Literacy is an important factor in the progress of any country.
History has shown that people who cannot read or write are enslaved.
Take a look at British India. According to the 1901 Census, India's literacy rate was only five percent.
India, which can only be read and written by five out of a hundred, was again occupied by the British Empire for more than forty years, but no literacy was achieved.
Literacy in British India has improved by ten per cent in forty years.
In independent India, literacy has improved by ten per cent in ten years.
Eighty per cent of people in present day India are literate.
No one can deny that India is very advanced.

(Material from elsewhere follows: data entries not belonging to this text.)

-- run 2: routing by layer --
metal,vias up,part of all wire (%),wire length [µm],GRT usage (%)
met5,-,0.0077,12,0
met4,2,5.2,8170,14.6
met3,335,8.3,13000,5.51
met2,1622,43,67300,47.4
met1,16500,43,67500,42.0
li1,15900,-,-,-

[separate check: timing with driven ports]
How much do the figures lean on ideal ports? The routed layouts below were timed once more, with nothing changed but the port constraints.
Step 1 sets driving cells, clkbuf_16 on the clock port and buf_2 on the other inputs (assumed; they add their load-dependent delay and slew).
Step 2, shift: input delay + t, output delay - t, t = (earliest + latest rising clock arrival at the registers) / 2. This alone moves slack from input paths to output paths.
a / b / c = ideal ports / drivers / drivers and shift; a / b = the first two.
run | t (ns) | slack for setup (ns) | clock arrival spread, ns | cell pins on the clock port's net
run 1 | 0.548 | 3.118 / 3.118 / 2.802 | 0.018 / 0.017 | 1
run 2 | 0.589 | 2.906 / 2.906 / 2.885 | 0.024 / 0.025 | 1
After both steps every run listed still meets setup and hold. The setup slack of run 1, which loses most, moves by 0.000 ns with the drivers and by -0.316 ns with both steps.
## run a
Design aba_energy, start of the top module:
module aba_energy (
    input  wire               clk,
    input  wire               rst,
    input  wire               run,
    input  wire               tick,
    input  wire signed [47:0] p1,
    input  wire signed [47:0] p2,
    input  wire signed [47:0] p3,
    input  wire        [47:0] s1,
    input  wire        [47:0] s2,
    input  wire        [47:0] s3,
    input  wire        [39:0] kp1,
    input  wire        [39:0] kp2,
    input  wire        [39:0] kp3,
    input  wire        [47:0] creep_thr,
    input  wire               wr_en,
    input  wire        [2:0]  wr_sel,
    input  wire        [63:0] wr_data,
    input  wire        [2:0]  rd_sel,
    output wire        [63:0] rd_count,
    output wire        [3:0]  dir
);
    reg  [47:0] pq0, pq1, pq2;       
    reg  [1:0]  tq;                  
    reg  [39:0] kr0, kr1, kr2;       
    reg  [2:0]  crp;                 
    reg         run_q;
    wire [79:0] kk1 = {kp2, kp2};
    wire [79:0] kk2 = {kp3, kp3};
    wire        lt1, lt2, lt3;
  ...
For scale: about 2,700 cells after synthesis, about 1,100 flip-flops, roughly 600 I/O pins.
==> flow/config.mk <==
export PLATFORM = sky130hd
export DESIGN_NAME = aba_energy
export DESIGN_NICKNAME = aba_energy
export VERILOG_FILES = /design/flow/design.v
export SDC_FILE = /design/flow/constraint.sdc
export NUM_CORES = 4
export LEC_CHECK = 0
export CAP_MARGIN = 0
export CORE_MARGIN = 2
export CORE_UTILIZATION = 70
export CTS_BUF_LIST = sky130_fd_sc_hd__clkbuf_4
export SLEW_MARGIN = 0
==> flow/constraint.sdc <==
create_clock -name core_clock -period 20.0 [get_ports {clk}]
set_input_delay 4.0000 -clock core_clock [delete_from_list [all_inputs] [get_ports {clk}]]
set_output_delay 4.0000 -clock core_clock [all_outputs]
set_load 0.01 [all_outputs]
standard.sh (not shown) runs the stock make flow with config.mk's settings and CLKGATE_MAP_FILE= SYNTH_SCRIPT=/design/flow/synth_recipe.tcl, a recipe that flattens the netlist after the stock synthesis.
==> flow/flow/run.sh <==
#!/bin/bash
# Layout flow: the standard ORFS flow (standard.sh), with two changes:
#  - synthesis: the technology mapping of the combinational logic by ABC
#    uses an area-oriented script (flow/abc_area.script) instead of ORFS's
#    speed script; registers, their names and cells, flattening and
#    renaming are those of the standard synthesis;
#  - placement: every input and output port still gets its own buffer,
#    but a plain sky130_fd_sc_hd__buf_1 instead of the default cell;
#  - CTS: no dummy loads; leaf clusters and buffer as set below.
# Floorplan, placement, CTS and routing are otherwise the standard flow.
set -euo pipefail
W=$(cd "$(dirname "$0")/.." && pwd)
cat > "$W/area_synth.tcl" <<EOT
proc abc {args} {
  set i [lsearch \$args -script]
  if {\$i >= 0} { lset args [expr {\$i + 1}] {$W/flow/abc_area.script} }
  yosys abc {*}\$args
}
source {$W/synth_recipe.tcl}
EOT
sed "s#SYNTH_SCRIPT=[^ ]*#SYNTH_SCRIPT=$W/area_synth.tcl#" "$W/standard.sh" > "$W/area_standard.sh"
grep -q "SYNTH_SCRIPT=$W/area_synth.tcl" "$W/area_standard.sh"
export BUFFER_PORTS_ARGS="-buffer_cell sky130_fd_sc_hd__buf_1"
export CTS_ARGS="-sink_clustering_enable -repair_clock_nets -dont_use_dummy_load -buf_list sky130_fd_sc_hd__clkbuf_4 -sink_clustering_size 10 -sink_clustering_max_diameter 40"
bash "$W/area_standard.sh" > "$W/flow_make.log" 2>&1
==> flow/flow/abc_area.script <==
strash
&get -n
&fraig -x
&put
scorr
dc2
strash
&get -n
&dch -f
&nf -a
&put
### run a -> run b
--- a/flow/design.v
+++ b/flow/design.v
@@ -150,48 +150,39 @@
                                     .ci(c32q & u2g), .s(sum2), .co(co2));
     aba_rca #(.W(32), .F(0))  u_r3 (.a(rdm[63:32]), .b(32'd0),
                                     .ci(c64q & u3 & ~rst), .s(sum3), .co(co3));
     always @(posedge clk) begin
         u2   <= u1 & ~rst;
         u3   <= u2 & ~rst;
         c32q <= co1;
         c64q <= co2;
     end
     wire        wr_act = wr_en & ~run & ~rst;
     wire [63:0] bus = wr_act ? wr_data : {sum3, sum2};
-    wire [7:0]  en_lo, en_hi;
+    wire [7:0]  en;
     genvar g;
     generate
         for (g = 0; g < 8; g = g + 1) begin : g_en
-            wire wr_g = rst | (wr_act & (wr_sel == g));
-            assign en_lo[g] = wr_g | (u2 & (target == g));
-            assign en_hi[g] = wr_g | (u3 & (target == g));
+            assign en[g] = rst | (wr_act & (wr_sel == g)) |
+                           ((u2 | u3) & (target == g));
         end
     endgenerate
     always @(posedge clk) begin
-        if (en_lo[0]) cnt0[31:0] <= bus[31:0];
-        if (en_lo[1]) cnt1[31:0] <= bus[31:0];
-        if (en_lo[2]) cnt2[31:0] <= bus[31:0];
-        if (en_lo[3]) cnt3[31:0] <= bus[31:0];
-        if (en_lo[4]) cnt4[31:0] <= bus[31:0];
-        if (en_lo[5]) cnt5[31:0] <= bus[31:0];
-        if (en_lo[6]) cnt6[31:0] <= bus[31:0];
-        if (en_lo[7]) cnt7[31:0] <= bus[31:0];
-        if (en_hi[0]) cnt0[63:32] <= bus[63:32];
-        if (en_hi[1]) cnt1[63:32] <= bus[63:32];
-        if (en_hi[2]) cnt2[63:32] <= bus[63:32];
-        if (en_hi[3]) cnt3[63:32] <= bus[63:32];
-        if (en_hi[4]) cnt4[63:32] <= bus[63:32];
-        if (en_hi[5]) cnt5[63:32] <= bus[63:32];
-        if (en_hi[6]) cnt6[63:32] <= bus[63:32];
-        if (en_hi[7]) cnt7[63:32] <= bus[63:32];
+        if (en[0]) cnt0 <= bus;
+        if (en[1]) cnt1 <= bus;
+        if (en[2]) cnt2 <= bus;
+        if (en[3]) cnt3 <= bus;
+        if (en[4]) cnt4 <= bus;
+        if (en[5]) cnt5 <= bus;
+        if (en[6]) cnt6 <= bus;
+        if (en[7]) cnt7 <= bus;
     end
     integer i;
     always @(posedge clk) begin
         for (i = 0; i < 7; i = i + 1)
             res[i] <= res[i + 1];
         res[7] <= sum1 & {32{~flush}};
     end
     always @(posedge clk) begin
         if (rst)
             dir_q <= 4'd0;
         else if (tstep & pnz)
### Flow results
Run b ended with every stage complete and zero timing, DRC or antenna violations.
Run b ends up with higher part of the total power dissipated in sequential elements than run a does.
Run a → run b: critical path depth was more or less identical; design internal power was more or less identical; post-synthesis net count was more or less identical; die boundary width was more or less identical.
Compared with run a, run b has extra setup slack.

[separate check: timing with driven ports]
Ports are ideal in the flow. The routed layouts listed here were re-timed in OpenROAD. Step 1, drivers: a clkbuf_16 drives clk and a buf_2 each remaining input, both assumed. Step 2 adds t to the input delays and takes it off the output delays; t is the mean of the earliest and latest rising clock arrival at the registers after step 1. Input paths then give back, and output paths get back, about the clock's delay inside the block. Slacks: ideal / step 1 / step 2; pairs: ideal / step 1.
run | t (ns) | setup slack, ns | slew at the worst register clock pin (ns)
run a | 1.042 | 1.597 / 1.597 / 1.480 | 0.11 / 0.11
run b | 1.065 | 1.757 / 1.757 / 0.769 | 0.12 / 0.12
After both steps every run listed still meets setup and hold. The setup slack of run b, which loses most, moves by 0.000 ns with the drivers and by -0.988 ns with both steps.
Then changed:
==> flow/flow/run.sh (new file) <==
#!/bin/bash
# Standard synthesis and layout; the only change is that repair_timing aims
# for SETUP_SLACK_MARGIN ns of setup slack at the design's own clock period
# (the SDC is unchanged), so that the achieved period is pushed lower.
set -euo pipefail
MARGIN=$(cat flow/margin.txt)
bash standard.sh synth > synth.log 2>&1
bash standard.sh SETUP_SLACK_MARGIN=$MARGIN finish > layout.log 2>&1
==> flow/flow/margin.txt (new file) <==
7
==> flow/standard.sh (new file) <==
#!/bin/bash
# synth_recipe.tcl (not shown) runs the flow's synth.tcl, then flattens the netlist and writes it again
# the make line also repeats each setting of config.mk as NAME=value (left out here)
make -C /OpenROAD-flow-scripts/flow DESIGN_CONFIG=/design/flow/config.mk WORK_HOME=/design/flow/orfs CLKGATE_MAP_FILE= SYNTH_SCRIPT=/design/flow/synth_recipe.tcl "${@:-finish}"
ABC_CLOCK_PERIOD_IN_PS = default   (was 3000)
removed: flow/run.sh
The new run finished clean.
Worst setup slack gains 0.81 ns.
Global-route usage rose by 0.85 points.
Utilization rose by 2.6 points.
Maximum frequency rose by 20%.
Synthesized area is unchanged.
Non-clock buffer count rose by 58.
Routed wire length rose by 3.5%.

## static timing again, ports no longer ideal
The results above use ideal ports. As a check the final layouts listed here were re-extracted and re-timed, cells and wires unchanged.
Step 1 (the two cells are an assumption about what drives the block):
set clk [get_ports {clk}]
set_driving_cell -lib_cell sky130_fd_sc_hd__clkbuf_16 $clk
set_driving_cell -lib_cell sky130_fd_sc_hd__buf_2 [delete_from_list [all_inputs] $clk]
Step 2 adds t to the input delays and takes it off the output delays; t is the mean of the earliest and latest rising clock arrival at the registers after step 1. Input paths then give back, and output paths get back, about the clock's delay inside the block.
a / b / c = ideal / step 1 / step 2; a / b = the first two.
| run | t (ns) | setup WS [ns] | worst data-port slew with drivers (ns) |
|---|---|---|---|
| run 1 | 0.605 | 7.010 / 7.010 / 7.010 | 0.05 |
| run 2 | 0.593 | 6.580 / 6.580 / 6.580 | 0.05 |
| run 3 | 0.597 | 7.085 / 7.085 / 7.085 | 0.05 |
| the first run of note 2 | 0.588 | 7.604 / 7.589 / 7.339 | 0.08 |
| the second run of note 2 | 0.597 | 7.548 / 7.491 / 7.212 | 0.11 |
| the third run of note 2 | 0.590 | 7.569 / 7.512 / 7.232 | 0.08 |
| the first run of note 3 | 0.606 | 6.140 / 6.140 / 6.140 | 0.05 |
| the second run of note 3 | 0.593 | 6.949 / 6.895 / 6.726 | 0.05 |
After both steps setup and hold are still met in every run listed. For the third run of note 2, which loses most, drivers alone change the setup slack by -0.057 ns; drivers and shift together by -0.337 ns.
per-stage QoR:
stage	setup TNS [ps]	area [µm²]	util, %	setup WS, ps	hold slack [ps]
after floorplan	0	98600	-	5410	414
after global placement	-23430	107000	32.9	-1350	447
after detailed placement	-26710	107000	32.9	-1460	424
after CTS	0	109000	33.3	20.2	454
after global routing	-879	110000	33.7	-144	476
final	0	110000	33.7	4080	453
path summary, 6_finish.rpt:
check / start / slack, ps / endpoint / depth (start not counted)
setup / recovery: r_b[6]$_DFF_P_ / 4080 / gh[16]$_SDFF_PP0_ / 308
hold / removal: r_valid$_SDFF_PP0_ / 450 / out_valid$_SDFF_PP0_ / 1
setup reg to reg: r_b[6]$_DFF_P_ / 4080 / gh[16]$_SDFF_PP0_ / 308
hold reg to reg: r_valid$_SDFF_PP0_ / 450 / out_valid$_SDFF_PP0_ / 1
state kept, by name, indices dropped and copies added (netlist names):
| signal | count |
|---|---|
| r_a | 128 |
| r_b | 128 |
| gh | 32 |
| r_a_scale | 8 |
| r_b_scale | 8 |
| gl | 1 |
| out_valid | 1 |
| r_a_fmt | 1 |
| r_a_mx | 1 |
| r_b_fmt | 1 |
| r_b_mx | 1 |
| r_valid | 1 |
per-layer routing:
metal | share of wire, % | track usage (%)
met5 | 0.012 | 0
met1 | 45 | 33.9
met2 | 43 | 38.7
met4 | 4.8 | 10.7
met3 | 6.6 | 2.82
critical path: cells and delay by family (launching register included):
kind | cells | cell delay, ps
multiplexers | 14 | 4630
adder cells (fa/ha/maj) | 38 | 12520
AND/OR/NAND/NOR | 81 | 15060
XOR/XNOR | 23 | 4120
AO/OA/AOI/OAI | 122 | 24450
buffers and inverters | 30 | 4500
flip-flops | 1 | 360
This design comes from an exercise in tuning for small area, a short achievable clock period and few clock cycles on the open sky130 flow, not from production work.
The RTL was checked by simulation tests, not by an equivalence proof against the original design.

==> exp/willow <==
==> flow/design.v <==
module anchor_cvt_in (
    input  wire [31:0] x,         
    input  wire [8:0]  dsh9,      
    input  wire        bad,       
    output wire [38:0] m,         
    output wire        nan,       
    output wire        pinf,      
    output wire        ninf,      
    output wire        nv,        
    output wire        loss,      
    output wire [7:0]  code,      
    output wire        xnan       
);
    wire        sgn  = x[31];
    wire [7:0]  ex   = x[30:23];
    wire [22:0] fr   = x[22:0];
    wire        ex_max  = (ex == 8'hFF);
    wire        ex_zero = (ex == 8'd0);
    wire        fr_zero = (fr == 23'd0);
    wire        is_nan  = ex_max & ~fr_zero;
    wire        is_inf  = ex_max & fr_zero;
    wire        is_zero = ex_zero & fr_zero;
    wire        fin_nz  = ~ex_max & ~is_zero;
    wire [7:0]  eeff = ex_zero ? 8'd1 : ex;
    wire [23:0] sig  = {~ex_zero, fr};
    wire        uncov = dsh9[8];
    wire [7:0]  dsh  = dsh9[7:0];
    wire        big  = (dsh >= 8'd39);
    wire [38:0] sh = {sig, 15'd0} >> dsh[5:0];
    assign m = big ? 39'd0 : sh;
    reg  [63:0] sigrev;
    integer i;
    always @*
        for (i = 0; i < 64; i = i + 1)
            sigrev[i] = (i >= 40) ? sig[63 - i] : 1'b0;
    wire [5:0]  tzr;
    anchor_lzc64 u_tz (.x(sigrev), .p(tzr));
    wire [5:0]  tz   = 6'd63 - tzr;
    wire        lost = (dsh > ({2'd0, tz} + 8'd15));
    assign nan  = bad | is_nan | (fin_nz & uncov);
    assign pinf = is_inf & ~sgn;
    assign ninf = is_inf & sgn;
    assign nv   = bad | (is_nan & ~fr[22]) | (fin_nz & uncov);
    assign loss = ~bad & fin_nz & ~uncov & lost;
    assign code = fin_nz ? eeff : 8'd0;
    assign xnan = is_nan;
endmodule
module anchor_cvt_out (
    input  wire        clk,
    input  wire [47:0] q,         
    input  wire [7:0]  tcode,     
    input  wire [46:0] q2,        
    input  wire [2:0]  rnd,       
    output reg  [31:0] y,         
    output wire        zero,      
    output wire        of,
    output wire        nx
);
    localparam [2:0] RNE = 3'd0, RTZ = 3'd1, RU = 3'd2, RD = 3'd3, RNA = 3'd4;
    wire        sgn1 = q[47];
    wire [46:0] x1   = q[46:0] ^ {47{sgn1}};
    wire [5:0]  pp;
    wire [5:0]  tzr;                
    reg  [63:0] qrev;
    integer i;
    always @*
        for (i = 0; i < 64; i = i + 1)
            qrev[i] = (i >= 17) ? q[63 - i] : 1'b0;
    anchor_lzc64 u_p  (.x({16'd0, x1, sgn1}), .p(pp));
    anchor_lzc64 u_tz (.x(qrev), .p(tzr));
    wire [5:0]  tz1 = 6'd63 - tzr;              
    wire [8:0]  nlim  = 9'd40  - {1'b0, tcode};    
    wire [9:0]  olim  = 10'd294 - {2'd0, tcode};   
    wire        nrm1  = nlim[8] | ({3'd0, pp} >= nlim);
    wire        ovf1  = (olim[9:6] == 4'd0) & ({4'd0, pp} >= olim);
    wire [5:0]  sub   = nlim[8] ? 6'd0 : nlim[5:0];
    wire [5:0]  sa1   = nrm1 ? pp : sub;           
    wire [7:0]  eb1   = {2'd0, pp} + tcode - 8'd39;
    wire [6:0]  tz26  = {1'b0, tz1} + 7'd26;
    wire        st1   = (tz26 <= {1'b0, pp}) | (tz26 <= {1'b0, sub});
    reg [5:0]  sa;
    reg [7:0]  eb;
    reg        normal, ovf0, sgn, zr, s, top;
    always @(posedge clk) begin
        sa     <= sa1;
        eb     <= eb1;
        top    <= nrm1 & (eb1 == 8'hFE);    
        normal <= nrm1;
        ovf0   <= ovf1;
        sgn    <= sgn1;
        zr     <= (q == 48'd0);
        s      <= st1;
    end
    wire [72:0] sh = {q2, 26'd0} >> sa;
    wire [24:0] w  = sh[25:1] ^ {25{sgn}};
    wire [23:0] mx = w[24:1];
    wire        gx = w[0];
    wire        fz = sgn & ~s;
    wire        g  = gx ^ fz;
    wire        fix = fz & gx;             
    reg up;
    always @* begin
        case (rnd)
            RNE:     up = g & (s | mx[0]);
            RU:      up = ~sgn & (g | s);
            RD:      up = sgn & (g | s);
            RNA:     up = g;
            default: up = 1'b0;
        endcase
    end
    wire [30:0] base  = normal ? {eb, mx[22:0]} : {7'd0, mx};
    wire [30:0] base1 = base + 31'd1;
    wire        inc   = fix | up;
    wire [30:0] rsum  = inc ? base1 : base;
    wire        ovf   = ovf0 | (top & inc & (&mx[22:0]));
    always @* begin
        if (ovf) begin
            case (rnd)
                RTZ:     y = {sgn, 31'h7F7F_FFFF};
                RU:      y = sgn ? 32'hFF7F_FFFF : 32'h7F80_0000;
                RD:      y = sgn ? 32'hFF80_0000 : 32'h7F7F_FFFF;
                default: y = {sgn, 31'h7F80_0000};
            endcase
        end else begin
            y = {sgn, rsum};
        end
    end
    assign zero = zr;
    assign of   = ovf;
    assign nx   = ovf | g | s;
endmodule
Source: an optimization exercise on an open RTL-to-GDS flow (aim: small area, a short achievable clock period and few clock cycles). Production flows keep margins and buffers that such runs may drop. Only simulation tests tie the RTL to the original design; equivalence was not proved.

// gz_cmac
module gz_cmac (
    input  wire         clk,
    input  wire         rst,         
    input  wire         start,       
    input  wire [127:0] key,         
    output wire         idle,
    input  wire         in_valid,
    output wire         in_ready,
    input  wire [127:0] in_data,     
    input  wire         in_last,
    input  wire [4:0]   in_bytes,    
    output reg          tag_valid,
    output wire [127:0] tag
);
    localparam [2:0] S_IDLE = 3'd0, S_KEY = 3'd1, S_SUBK = 3'd2,
                     S_WAIT = 3'd3, S_ENC = 3'd4;
    reg [2:0]   state;
    reg [127:0] ckey;        
    reg [127:0] subl;        
    reg         lval;
    reg [127:0] st;          
    reg [127:0] rk;          
    reg [3:0]   rnd;         
    reg         last_q;
    wire r10    = (rnd == 4'd10);
    wire rounds = (state == S_SUBK) || (state == S_ENC);
    wire s_key  = (state == S_KEY);
    wire s_wait = (state == S_WAIT);
    assign idle     = (state == S_IDLE);
    assign in_ready = s_wait || (state == S_ENC && r10 && !last_q);
    wire take = in_valid && in_ready;
    wire [127:0] k1 = {subl[126:0], 1'b0} ^ (subl[127] ? 128'h87 : 128'h0);
    wire [127:0] k2 = {k1[126:0], 1'b0} ^ (k1[127] ? 128'h87 : 128'h0);
    reg [127:0] pad_mask;    
    reg [127:0] pad_bit;     
    integer b;
    always @(*) begin
        for (b = 0; b < 16; b = b + 1) begin
            pad_mask[127 - 8*b -: 8] = (b < in_bytes) ? 8'hff : 8'h00;
  ...
Size: roughly 6,000 cells after synthesis, ~520 flip-flops, roughly 56,000 um^2 of cells after synthesis.
export LEC_CHECK = 0
export CAP_MARGIN = 20
export CORE_MARGIN = 2
export CORE_UTILIZATION = 40
export PLACE_DENSITY = 0.55
export SETUP_SLACK_MARGIN = 4
export SLEW_MARGIN = 20
create_clock -name core_clock -period 10.0 [get_ports {clk}]
standard.sh (not shown) runs the stock make flow with config.mk's settings and CLKGATE_MAP_FILE= SYNTH_SCRIPT=/design/flow/synth_recipe.tcl, a recipe that flattens the netlist after the stock synthesis.
==> flow/flow/run.sh <==
#!/bin/bash
# Own flow: the standard layout (standard.sh), except that synthesis maps
# the logic with an area-oriented ABC script (flow/abc_map.script) instead of
# ORFS's delay script, which restructures the XOR networks of the S-boxes
# into much larger logic. Everything else, registers included, is the
# standard synthesis; placement, CTS and routing are standard.sh's.
set -euo pipefail
W=$PWD
ABC_SCRIPT=$W/flow/abc_map.script
cat > $W/own_synth.tcl <<EOS
proc abc {args} {
  set i [lsearch \$args -script]
  if {\$i >= 0} { lset args [expr {\$i + 1}] $ABC_SCRIPT }
  foreach c {xor3_1 xor3_2 xor3_4 xnor3_1 xnor3_2 xnor3_4} {
    lappend args -dont_use sky130_fd_sc_hd__\$c
  }
  yosys abc {*}\$args
}
source $W/synth_recipe.tcl
EOS
sed "s|$W/synth_recipe.tcl|$W/own_synth.tcl|g" $W/standard.sh > $W/own_standard.sh
grep -q own_synth.tcl $W/own_standard.sh
bash $W/own_standard.sh synth > $W/synth.log 2>&1
bash $W/own_standard.sh > $W/layout.log 2>&1
==> flow/flow/abc_map.script <==
&get -n
&st
&dch
&nf
&put
The starting point finished clean.
Testbench counts at the start, summed over its fixed seeds: cycles 27,193.
Change:
Settings changed: CORE_UTILIZATION 40 to 50, PLACE_DENSITY 0.55 to 0.65.
After rerunning: The changed run completed with no timing, DRC or antenna violations; first-iteration DRC count went up by 18%; cell count went down by 4.5%; maximum frequency went down by 0.36%; routed wire length went down by 0.93%; non-clock buffer count went down by 5; via count went up by 1.7%; worst setup slack gets worse by 0.021 ns; critical path depth went up by 13; worst hold slack gets worse by 0.0079 ns.
Change:
--- a/flow/flow/run.sh
+++ b/flow/flow/run.sh
@@ -5,3 +5,4 @@
 # into much larger logic. Everything else, registers included, is the
-# standard synthesis; placement, CTS and routing are standard.sh's.
+# standard synthesis; placement, CTS and routing are standard.sh's, with
+# plain buffers on the ports.
 set -euo pipefail
@@ -23,2 +24,4 @@
 bash $W/own_standard.sh synth > $W/synth.log 2>&1
-bash $W/own_standard.sh > $W/layout.log 2>&1
+# The ports' buffers are the platform's plain buf_1 instead of the buffer
+# buffer_ports picks on its own (clkdlybuf4s50_1, a slow delay cell).
+bash $W/own_standard.sh "BUFFER_PORTS_ARGS=-buffer_cell sky130_fd_sc_hd__buf_1" finish > $W/layout.log 2>&1
Settings changed: CORE_UTILIZATION 50 to 40, PLACE_DENSITY 0.65 to 0.55.
Design area fell by 3.6%; cell count rose by 4.4%; area after synthesis stays the same; count of clock-buffer cells in the layout rose by 5; wire length rose by 0.65%; global-route usage fell by 6.9 points; setup slack improves by 0.017 ns.

[afterwards: timing with drivers on the ports]
Ports are ideal in the flow. The routed layouts listed here were re-timed in OpenROAD. Step 1, drivers: a clkbuf_16 drives clk and a buf_2 each remaining input, both assumed. Step 2 moves the port delays by t, midway between the first and last clock arrival at a register: inputs arrive t later, outputs are due t later. That takes back most of the time a late clock gives input paths. a / b / c = ideal / step 1 / step 2; a / b = the first two.
run	shift t [ns]	slack for setup (ns)	worst setup path at the end
the first run	0.732	4.056 / 3.973 / 3.551	input to register
the second run	0.715	4.034 / 4.034 / 3.598	input to register
the third run	0.760	4.052 / 4.052 / 3.548	input to register
After both steps setup and hold are still met in every run listed. For the first run, which loses most, drivers alone change the setup slack by -0.083 ns; drivers and shift together by -0.505 ns.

It should also be noted that there are many contradictions in India's progress.
While Kerala ranks first in terms of literacy, Bihar lags far behind.
According to the 1971 census, the literacy rate in Kerala was 69.75 per cent. In 2011, it was 93.41 per cent.
In Kerala, only 7 out of 100 people are illiterate. Most of them are elderly women.
Kerala still lags behind Bihar, Madhya Pradesh, Uttar Pradesh, Andhra Pradesh, Rajasthan, Jammu and Kashmir, Arunachal Pradesh and Jharkhand in literacy in 1971.
Thirty per cent or more of the people in these states are illiterate. In the case of women, the number of illiterates is even higher.
With the exception of Mizoram and Lakshadweep, other states and Union Territories are still lagging behind Kerala in 1991.
Kerala has long been at the forefront of literacy and education.
National literacy was 18 per cent in 1951 and 47 per cent in Kerala.
It is clear that it will take time and effort for states with larger areas and populations to come with Kerala.
Activities in other areas for literacy and education are in full swing. There is no doubt that they will move forward.
National literacy is expected to reach 85 percent according to the new census. It will take time again to reach over ninety percent.
While it is to be hoped that India will become fully literate in twenty years, we will still be affected by the economic downturn created by the epidemic.